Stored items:
+ + + + +

What follows belongs to an exercise in optimizing a design on an open flow for small area; a production flow would make more cautious choices.
At most, simulation tests tie the RTL to the original design; equivalence was not proved.
Only the layout flow was run in runs 3 to 7; the RTL was not checked for function there.
No activity file was given, so power comes from the tool's default toggle rates.

File: design/flow/design.v
`timescale 1ns/1ns
package pi_pkg;
  localparam int adc_wid = 18;                        
  localparam int err_wid = adc_wid + 1;               
  localparam int consts_wid  = 48;
  localparam int consts_frac = 33;
  localparam int mul_wid     = consts_wid + err_wid;  
  localparam int sum_wid     = mul_wid + 1;           
  localparam int dac_data_wid  = 20;
  localparam int dac_frame_wid = 24;
  localparam logic [3:0] dac_code = 4'b0010;          
  localparam int keep_frac = dac_data_wid - adc_wid;  
  localparam int delay_wid = 16;                      
  typedef enum logic [2:0] {
    idle,    
    delay,   
    adc,     
    mul,     
    dac      
  } loop_state_t;
  typedef struct packed {
    logic signed [adc_wid-1:0]    setpt;   
    logic signed [consts_wid-1:0] alpha;   
    logic signed [consts_wid-1:0] p;
    logic [delay_wid-1:0]         delay;
  } loop_cfg_t;
  typedef struct packed {
    logic signed [err_wid-1:0] err_cur;
    logic signed [sum_wid-1:0] adj;    
  } loop_status_t;
endpackage
`timescale 1ns/1ns
module pi_loop_top (
  input  logic                 clk,
  input  logic                 rst_n,
  input  logic                 arm,
  input  logic signed [17:0]   cfg_setpt,    
  input  logic signed [47:0]   cfg_alpha,    
  input  logic signed [47:0]   cfg_p,        
  input  logic [15:0]          cfg_delay,    
  output logic                 adc_sck,
  output logic                 adc_conv,
  input  logic                 adc_in,
  output logic                 dac_sck,
  output logic                 dac_ss,
  output logic                 dac_out,
  output logic signed [18:0]   status_err_cur,
  output logic signed [67:0]   status_adj
);
  localparam logic [1:0] s_idle = 2'd0, s_dly = 2'd1, s_run = 2'd2, s_dac = 2'd3;
  logic [1:0]  st;
  logic        cap, clr;           
  logic [15:0] n;                  
  wire idle = (st == s_idle);
  wire dly  = (st == s_dly);
  wire run  = (st == s_run);       
  wire dacp = (st == s_dac);       
  wire [6:0] n7 = n[6:0];
  wire [7:0] n8 = n[7:0];
  wire tdone   = dly && !cap && (&n[15:1]);
  wire run_end = run && (n7 == 7'd96);
  wire dac_end = dacp && (n8 == 8'd192);
  always_ff @(posedge clk) begin
    if (!rst_n) begin
      st  <= s_idle;
      cap <= 1'b0;
      clr <= 1'b0;
    end else begin
      cap <= idle && arm;
      clr <= idle && !arm;
      case (st)
        s_idle:  if (arm) st <= s_dly;
        s_dly:   if (tdone) st <= s_run;
        s_run:   if (run_end) st <= s_dac;
        default: if (dac_end) st <= s_idle;
      endcase
    end
  end
  always_ff @(posedge clk) begin
    if (cap) n <= ~cfg_delay;      
    else if (tdone) n <= '1;
    else if (run_end) n <= '0;
    else n <= n + 1'b1;
  end
  logic signed [17:0] setpt_q;
  logic signed [47:0] alpha_q, p_q;
  logic [17:0]        sh;
  logic signed [18:0] err_q;
  logic signed [67:0] adj_q;
  logic               epz;         
  always_ff @(posedge clk) begin
    if (cap) begin
      setpt_q <= cfg_setpt;
      alpha_q <= cfg_alpha;
      p_q     <= cfg_p;
    end
  end
  wire samp = run && (n7[1:0] == 2'd3) && (n7 <= 7'd71);
  always_ff @(posedge clk) begin
    if (samp) sh <= {sh[16:0], adc_in};
  end
  always_ff @(posedge clk) begin
    if (run && n7 == 7'd75) err_q <= {sh[17], sh} - {setpt_q[17], setpt_q};
  end
  assign adc_conv = run && (n7 <= 7'd1);
  assign adc_sck  = run && !n7[1] && (n7 >= 7'd4) && (n7 <= 7'd73);
  logic [67:0] qr;                 
  logic        msb, c1, c2;        
  wire       act   = run && (n7 <= 7'd75);
  wire [1:0] j     = n7[1:0];
  wire [4:0] i     = n7[6:2];      
  wire       first = (i == 5'd0);
  logic t_b, ep_b, a_b;
  always_comb begin
    t_b = 1'b0; ep_b = 1'b0; a_b = 1'b0;
    for (int k = 0; k <= 18; k++) begin
      if (i == k[4:0]) begin
        if (k >= 1) t_b = setpt_q[18-k];
        if (k >= 1) a_b = adj_q[18-k];
        ep_b = err_q[18-k];
      end
    end
  end
  wire s_b  = sh[0];
  wire aen  = !first && (s_b ^ t_b);
  wire aneg = (i == 5'd1) ? s_b : t_b;
  wire pen  = ep_b && !epz;
  wire pneg = !first;
  wire [67:0] alpha_x = {{20{alpha_q[47]}}, alpha_q};
  wire [67:0] p_x     = {{20{p_q[47]}}, p_q};
  wire [67:0] ash_x   = {18'd0, adj_q[67:18]};
  logic [16:0] ach, pch, shch;
  always_comb begin
    case (j)
      2'd0: begin ach = alpha_x[16:0];  pch = p_x[16:0];  shch = ash_x[16:0];  end
      2'd1: begin ach = alpha_x[33:17]; pch = p_x[33:17]; shch = ash_x[33:17]; end
      2'd2: begin ach = alpha_x[50:34]; pch = p_x[50:34]; shch = ash_x[50:34]; end
      default: begin ach = alpha_x[67:51]; pch = p_x[67:51]; shch = ash_x[67:51]; end
    endcase
  end
  wire [16:0] u = first ? shch : {qr[15:0], (j == 2'd0) ? a_b : msb};
  wire [16:0] v = aen ? (ach ^ {17{aneg}}) : 17'd0;
  wire [16:0] w = pen ? (pch ^ {17{pneg}}) : 17'd0;
  wire [16:0] cs = u ^ v ^ w;
  wire [16:0] cc = (u & v) | (u & w) | (v & w);
  wire        k1 = (j == 2'd0) ? (aen & aneg) : c1;
  wire        k2 = (j == 2'd0) ? (pen & pneg) : c2;
  wire [17:0] r  = {1'b0, cs} + {1'b0, cc[15:0], k1} + {17'd0, k2};
  always_ff @(posedge clk) begin
    msb <= qr[16];
    c1  <= cc[16];
    c2  <= r[17];
    qr  <= {act ? r[16:0] : qr[16:0], qr[67:17]};
  end
  always_ff @(posedge clk) begin
    if (!rst_n || clr) begin
      adj_q <= '0;
      epz   <= 1'b1;
    end else if (run && n7 == 7'd95) begin
      adj_q <= {qr[16:0], qr[67:51], qr[50:34], qr[33:17]};
      epz   <= 1'b0;
    end
  end
  wire [36:0] rt   = adj_q[67:31];
  wire        fits = (&rt[36:19]) || !(|rt[36:19]);
  wire [19:0] dac_val = fits ? rt[19:0] : (rt[36] ? 20'h80000 : 20'h7ffff);
  wire [23:0] frame = {4'b0010, dac_val};
  always_comb begin
    dac_out = 1'b0;
    for (int k = 0; k < 24; k++)
      if (n8[7:3] == k[4:0]) dac_out = frame[23-k];
  end
  assign dac_ss  = !(dacp && (n8 < 8'd192));
  assign dac_sck = dacp && (n8 < 8'd192) && n8[2];
  assign status_err_cur = err_q;
  assign status_adj     = adj_q;
endmodule
File: design/flow/run.sh
#!/bin/bash
# synth_recipe.tcl (not shown) runs the flow's synth.tcl, then flattens the netlist and writes it again
# the make line also repeats each setting of config.mk as NAME=value (left out here)
make -C /OpenROAD-flow-scripts/flow DESIGN_CONFIG=/design/flow/config.mk WORK_HOME=/design/flow/orfs CLKGATE_MAP_FILE= SYNTH_SCRIPT=/design/flow/synth_recipe.tcl finish
File: design/flow/config.mk
export PLATFORM = sky130hd
export DESIGN_NAME = pi_loop_top
export DESIGN_NICKNAME = pi_loop_top
export VERILOG_FILES = /design/flow/design.v
export SDC_FILE = /design/flow/constraint.sdc
export NUM_CORES = 4
export LEC_CHECK = 0
export CAP_MARGIN = 20
export CORE_MARGIN = 2
export CORE_UTILIZATION = 30
export SLEW_MARGIN = 20
File: design/flow/constraint.sdc
create_clock -name core_clock -period 7.0 [get_ports {clk}]
set_input_delay 1.4000 -clock core_clock [delete_from_list [all_inputs] [get_ports {clk}]]
set_output_delay 1.4000 -clock core_clock [all_outputs]
set_load 0.01 [all_outputs]
==> notes.md, run 1 <==
status=timing/DRC/antenna clean; max-cap violation count=0; antenna violations before repair=0; critical path peak fanout=20; Most common cell on crit path=fa_1; power per standard cell area=398.2 mW/mm²; FFs w/ async S/R, synth=0%; vias in the first global route=11.29k; number of sinks on the clock net=311; count of synthesis-stage warnings from yosys=1; Final period util=90.30%; DR vias=11.37k; post-synthesis register bit count=311; critical path startpoint category=flip-flop; unrepaired setup endpoints after global routing=no; wire length per cell=20.25 µm; Achievable Freq=158.2 MHz; CORE AREA=0.04675 mm²; largest cells by area after synthesis=edfxtp_1 32%, dfxtp_1 22%, a21oi_1 5.5%; drt pass-1 iters=6; area of the die=0.04926 mm²; power after layout=7.304 mW; arrival time of the worst setup path=6.74 ns; synthesized net count=1,572; top cell type's share of synthesized area=31.82%; cell taking the most area after synthesis=edfxtp_1; count of mapped cells out of synthesis=1,375; post-synthesis sequential area ratio=54.29%; worst hold slack across all endpoints=0.3376 ns; required arrival time at the worst endpoint=7.41 ns; deepest clock path buffer count=3; Leakage=6.439 nW; total of hold buffers inserted after clock tree synthesis=0; root buffer cell=clkbuf_16; initial standard-cell utilization of the core=30.48%; CTS tree=done; clk slew on worst S/H paths=0.06 ns; Resized cells post-CTS=0; later-pin clock latency in the skew report=0.56 ns; final net count=1,778; Post-Synthesis Cell Area=0.01425 mm²; Die W=222.0 µm; proportion of layout cells with a drive suffix above 1=6.787%; critical path class=flip-flop to flip-flop; post-detailed-routing wire length=44,820 µm; clock period minus final worst setup slack=6.321 ns; count of endpoints failing hold in the final timing report=0; largest clock skew in the final design=0.02610 ns; number of routed nets with antenna violations=0; gr usage total=18.03%; aggregate global routing overflow=0; count of boundary I/O pins=226; row count=79; # DRC=0; Port Buf Inserts=225; mean instance size in the synthesized netlist=10.36 µm²; first-pass GRT wire length=68,320 µm; relative area change from synthesis to final layout=28.70%; measured slew at the worst slew-check pin=1.060 ns; Setup Viol. Count Final=0; global placement routability congestion=0.8819; slowest cell on the critical path=dfxtp_1; count of buffers added by post-CTS timing repair for setup=0; peak supply drop=0.1615 mV; main flop type after synthesis=dfxtp_1; post-synthesis cell type count=75; HPWL after detailed placement=33,490 µm; DIE HEIGHT=222.0 µm; max-slew violation total from the final report=0; starting DRC count in detailed routing=1,225; slowest stage delay, CP=0.77 ns; final core occ=39.23%; H-Tree Depth=2; Worst slew margin=29.32%; chain of cells forming the critical path=mux4_2 > a211oi_1 > a211oi_1 > a311oi_2 > xnor2_1 > nand2_1 > nor2_1 > fa_1 > inv_1 > fa_1 > fa_1 > nor2b_1 > o31a_1 > o41ai_1 > o2111ai_1 > and3_1 > a311o_1 > a21oi_1 > xor2_1 > o21ai_1; largest net degree at the start of global routing=86; final-layout setup total negative slack=0 ns; class of the tightest hold or removal check=flip-flop to flip-flop; endpoint kind of the worst setup timing path=flip-flop; number of synthesized flops with an enable pin=151; drt via density=5.135; TritonCTS buffer count=37
-- cells in the mapped netlist (9+ instances only) --
cell      instances
fa_1             20
o21ai_0          37
inv_1            49
o31ai_1          18
nand2_1         205
and3_1           10
ha_1             43
a21oi_1         157
a211oi_1          9
nand4_1          10
nand3_1          25
xor2_1           20
nor2_1           78
nor3_1           26
a222oi_1         17
a22oi_1          39
clkbuf_1         70
xnor2_1          51
edfxtp_1        151
o221ai_1         16
nor2b_1          12
dfxtp_1         160
o21ai_1          10
nand2b_1         15
-- layout make-up --
cell class,count,area [µm²]
fill,4515,28410
tap,607,759.5
clock inverter,14,160.2
clock buffer,50,1025
inverter,53,198.9
antenna,1,2.502
multi-input combinational,928,6015
timing repair buffer,250,2440
sequential,311,7741
-- state kept, by name (all words and copies together), names as in the netlist, 16 cells and up --
name	flops
adj_q	68
qr	68
alpha_q	48
p_q	48
err_q	19
setpt_q	18
sh	18
n	16
-- routing by layer --
layer | share of wire [%] | wire, µm | global-route usage [%] | up-vias
met1 | 46 | 20730 | 25.55 | 5454
li1 | - | - | - | 5389
met3 | 6.8 | 3046 | 3.074 | 71
met4 | 3.2 | 1434 | 7.040 | 0
met5 | 0 | 0 | 0 | -
met2 | 44 | 19620 | 27.38 | 454
-- path summary, 6_finish.rpt --
path | cells past startpoint | slack [ns] | start | to
setup / recovery | 20 | 0.68 | n[3]$_DFF_P_ | qr[67]$_DFF_P_
hold / removal | 0 | 0.34 | qr[67]$_DFF_P_ | qr[50]$_DFF_P_
setup reg to reg | 20 | 0.68 | n[3]$_DFF_P_ | qr[67]$_DFF_P_
hold reg to reg | 0 | 0.34 | qr[67]$_DFF_P_ | qr[50]$_DFF_P_
-- report_power, final --
part / internal [mW] / switching, mW / total (mW) / leakage, nW
Clock: 1.11 / 0.771 / 1.88 / 0.572
Combinational: 1.16 / 1.85 / 3.01 / 3.17
Sequential: 2.19 / 0.217 / 2.41 / 2.70
Total: 4.46 / 2.84 / 7.30 / 6.44
-- cell usage in the layout (no fill, tap or decap), drive strengths merged, types with 4 or more instances in the layout --
| cell type | count |
|---|---|
| a21oi | 157 |
| nor4 | 6 |
| buf | 25 |
| or3 | 8 |
| nor2 | 78 |
| o31ai | 18 |
| xor2 | 20 |
| nor2b | 13 |
| fa | 20 |
| o21ai | 47 |
| a221oi | 5 |
| inv | 54 |
| a222oi | 17 |
| clkbuf | 50 |
| clkdlybuf4s50 | 225 |
| nand3 | 25 |
| clkinv | 9 |
| a21o | 6 |
| o21a | 7 |
| nor3 | 26 |
| o21bai | 4 |
| edfxtp | 151 |
| and2 | 4 |
| a22oi | 39 |
| a211oi | 9 |
| o221ai | 16 |
| dfxtp | 160 |
| xnor2 | 51 |
| or4 | 5 |
| ha | 43 |
| nand2b | 15 |
| nand4 | 10 |
| nand2 | 206 |
| mux2i | 6 |
| and3 | 10 |
| mux2 | 9 |
| a31oi | 5 |
-- per-stage QoR --
step                worst slack, ns  area (µm²)  instances
CTS                          0.6250       18330       2213
floorplan                     1.953       14250       1375
global placement             0.8233       17150       2149
detailed placement           0.6884       17150       2149
finish                       0.6792       18340       2214
global route                0.07451       18340       2213
-- critical path: cells and delay by family (launching register included) --
| kind | cells | cell delay, ns |
|---|---|---|
| AOI/OAI and AO/OA | 9 | 2.61 |
| and+or+nand+nor | 4 | 0.94 |
| adders and majority gates | 3 | 0.88 |
| DFF | 1 | 0.77 |
| xor gates and xnor gates | 2 | 0.49 |
| muxes | 1 | 0.41 |
| buffers and inverters | 1 | 0.09 |
-- cell families (layout without fill, tap and decap cells) --
kind of cell | Yosys count | after routing | share of synthesized area (%)
AO/OA/AOI/OAI | 366 | 366 | 16.56
XOR/XNOR | 71 | 71 | 4.364
adder cells (fa/ha/maj) | 63 | 63 | 6.585
buffers and inverters | 136 | 367 | 3.714
flip-flops | 311 | 311 | 54.29
multiplexers | 18 | 18 | 1.694
other | 0 | 1 | 0
AND/OR/NAND/NOR | 410 | 410 | 12.79
==> run 2, diff against run 1 <==
--- a/design/flow/config.mk
+++ b/design/flow/config.mk
@@ -7,5 +7,7 @@
 export LEC_CHECK = 0
 export CAP_MARGIN = 20
 export CORE_MARGIN = 2
-export CORE_UTILIZATION = 30
+export CORE_UTILIZATION = 50
+export CTS_BUF_LIST = sky130_fd_sc_hd__clkbuf_4
+export CTS_CLUSTER_SIZE = 30
 export SLEW_MARGIN = 20
==> notes.md, run 2 <==
CTS tree=done (unchanged); final-layout setup total negative slack=0 ns (unchanged); count of mapped cells out of synthesis=1,375 (unchanged); registers with the most flip-flops=adj_q x68, qr x68 (unchanged); switching power as a share of total power=39.24% (was 38.93%); status=timing/DRC/antenna clean (unchanged); Clock Power Share=23.2% (was 25.7%); measured slew at the worst slew-check pin=1.081 ns (was 1.060 ns); sequential group share of total power=34.5% (was 33.0%); Post-Synthesis Cell Area=0.01425 mm² (unchanged); most frequent cell after synthesis=nand2_1 (unchanged); DIE HEIGHT=172.8 µm (was 222.0 µm); Resized cells post-CTS=0 (unchanged); later-pin clock latency in the skew report=0.70 ns (was 0.56 ns); most utilized layer in the global route result=met2 (unchanged); count of endpoints failing hold in the final timing report=0 (unchanged); vias in the first global route=11.28k (was 11.29k); Die W=172.8 µm (was 222.0 µm); Final period util=88.91% (was 90.30%); slowest stage delay, CP=0.53 ns (was 0.77 ns); number of synthesized flops with an enable pin=151 (unchanged); met1 GRT Util=39.81% (was 25.55%); drt pass-1 iters=7 (was 6); FFs w/ async S/R, synth=0% (unchanged); CORE AREA=0.02793 mm² (was 0.04675 mm²); chain of cells forming the critical path=buf_4 > mux4_2 > o21ai_1 > a211oi_1 > a311oi_2 > xnor2_1 > nand2_1 > nor2_1 > fa_1 > inv_1 > fa_1 > fa_1 > nor2b_1 > o31a_1 > o41ai_1 > o2111ai_1 > and3_1 > a311o_1 > a21oi_1 > xor2_1 > o21ai_1 (was mux4_2 > a211oi_1 > a211oi_1 > a311oi_2 > xnor2_1 > nand2_1 > nor2_1 > fa_1 > inv_1 > fa_1 > fa_1 > nor2b_1 > o31a_1 > o41ai_1 > o2111ai_1 > and3_1 > a311o_1 > a21oi_1 > xor2_1 > o21ai_1); required arrival time at the worst endpoint=7.55 ns (was 7.41 ns); met3 routing resource usage after global routing=5.123% (was 3.074%); synthesized net count=1,572 (unchanged); deepest clock path buffer count=3 (unchanged); slowest cell on the critical path=o41ai_1 (was dfxtp_1); Post-synth top cells=205 x nand2_1, 160 x dfxtp_1, 157 x a21oi_1 (unchanged); number of routed nets with antenna violations=0 (unchanged); drt via density=5.670 (was 5.135); most common library cell in the layout ignoring fill and taps=clkdlybuf4s50_1 (unchanged); proportion of layout cells with a drive suffix above 1=10.72% (was 6.787%); Setup Viol. Count Final=0 (unchanged); # DRC=0 (unchanged); HPWL after detailed placement=29,540 µm (was 33,490 µm); critical path startpoint category=flip-flop (unchanged); post-detailed-routing wire length=41,000 µm (was 44,820 µm); DR vias=11.67k (was 11.37k); count of boundary I/O pins=226 (unchanged); aggregate global routing overflow=0 (unchanged); global placement routability congestion=0.9078 (was 0.8819); Leakage=6.484 nW (was 6.439 nW); row count=61 (was 79); post-synthesis cell type count=75 (unchanged); clk slew on worst S/H paths=0.07 ns (was 0.06 ns); largest net degree at the start of global routing=86 (unchanged); endpoint kind of the worst setup timing path=flip-flop (unchanged); cell taking the most area after synthesis=edfxtp_1 (unchanged); final net count=1,823 (was 1,778); clock period minus final worst setup slack=6.224 ns (was 6.321 ns); post-synthesis sequential area ratio=54.29% (unchanged); first-pass GRT wire length=63,660 µm (was 68,320 µm); WP buf/inv=2 (was 1); max-slew violation total from the final report=0 (unchanged); wire length per cell=19.92 µm (was 20.25 µm); critical path class=flip-flop to flip-flop (unchanged); top cell type's share of synthesized area=31.82% (unchanged); max-cap violation count=0 (unchanged); peak supply drop=0.1894 mV (was 0.1615 mV); antenna violations before repair=1 (was 0); number of sinks on the clock net=311 (unchanged); class of the tightest hold or removal check=flip-flop to flip-flop (unchanged); highest-count cells in the layout ignoring fill and taps=225 x clkdlybuf4s50_1, 204 x nand2_1, 159 x dfxtp_1, 157 x a21oi_1, 151 x edfxtp_1 (was 225 x clkdlybuf4s50_1, 203 x nand2_1, 159 x dfxtp_1, 157 x a21oi_1, 151 x edfxtp_1); relative area change from synthesis to final layout=25.78% (was 28.70%); largest clock skew in the final design=0.05920 ns (was 0.02610 ns); gr usage total=27.06% (was 18.03%); main flop type after synthesis=dfxtp_1 (unchanged); post-synthesis register bit count=311 (unchanged); switching power of the nets=2.730 mW (was 2.843 mW); Achievable Freq=160.7 MHz (was 158.2 MHz); met2 track demand over resource=40.03% (was 27.38%); Port Buf Inserts=225 (unchanged); arrival time of the worst setup path=6.77 ns (was 6.74 ns); unrepaired setup endpoints after global routing=no (unchanged); area of the die=0.02987 mm² (was 0.04926 mm²); count of buffers added by post-CTS timing repair for setup=0 (unchanged); root buffer cell=clkbuf_4 (was clkbuf_16); TritonCTS buffer count=82 (was 37); Comb power frac=42.2% (was 41.3%); Worst slew margin=27.73% (was 29.32%); Cell Int Power=4.227 mW (was 4.461 mW); largest cells by area after synthesis=edfxtp_1 32%, dfxtp_1 22%, a21oi_1 5.5% (unchanged); H-Tree Depth=3 (was 2); power per standard cell area=388.2 mW/mm² (was 398.2 mW/mm²); kind of cell adding the most delay to the critical path=compound AO/OA/AOI/OAI gates (unchanged); final core occ=64.17% (was 39.23%); mean instance size in the synthesized netlist=10.36 µm² (unchanged); starting DRC count in detailed routing=1,436 (was 1,225); Most common cell on crit path=fa_1 (unchanged); total of hold buffers inserted after clock tree synthesis=0 (unchanged); worst hold slack across all endpoints=0.3345 ns (was 0.3376 ns); count of synthesis-stage warnings from yosys=1 (unchanged); initial standard-cell utilization of the core=51.02% (was 30.48%); critical path peak fanout=15 (was 20)
-- run 2: cell counts after synthesis --
No cell type changed its count.
-- run 2: layer usage --
layer  routed length, µm  part of all wire, %  vias to the layer above
met4                1048                  2.6                        0
met3                3116                  7.6                       64
met5                   0                    0                        -
met1               18910                   46                     5539
met2               17930                   44                      537
li1                    -                    -                     5528
-- run 2: metrics by stage --
stage	total power [mW]	instances	setup slack, ns	area (µm²)
after global routing	7.447	2058	0.3896	17920
after CTS	6.979	2057	0.8840	17920
final	6.958	2058	0.7762	17920
after floorplan	4.498	1375	1.953	14250
after global placement	5.328	1920	1.114	16860
after detailed placement	5.344	1920	0.9339	16860
-- run 2: power by group through the flow --
stage	sequential, mW	clock (mW)	combinational (mW)
2_1_floorplan	2.37	0	2.13
6_report	2.40	1.61	2.94
4_1_cts	2.40	1.65	2.93
3_5_place_dp	2.43	0	2.91
5_1_grt	2.43	1.75	3.27
3_3_place_gp	2.43	0	2.90
-- run 2: final cells by class --
cell class	count	area (µm²)
fillers	2290	10010
flip-flops and latches	311	7741
multi-input cells	928	6012
repair buffers	250	2440
clock buffers	117	878.3
well taps	378	473.0
inverters	53	198.9
clock inverters	20	178.9
diodes	1	2.502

+ + + + +

* EXERCISE PROMPT
Give the number of lines in the records that hold the word "samp", with no other words.

* RESPONSE
2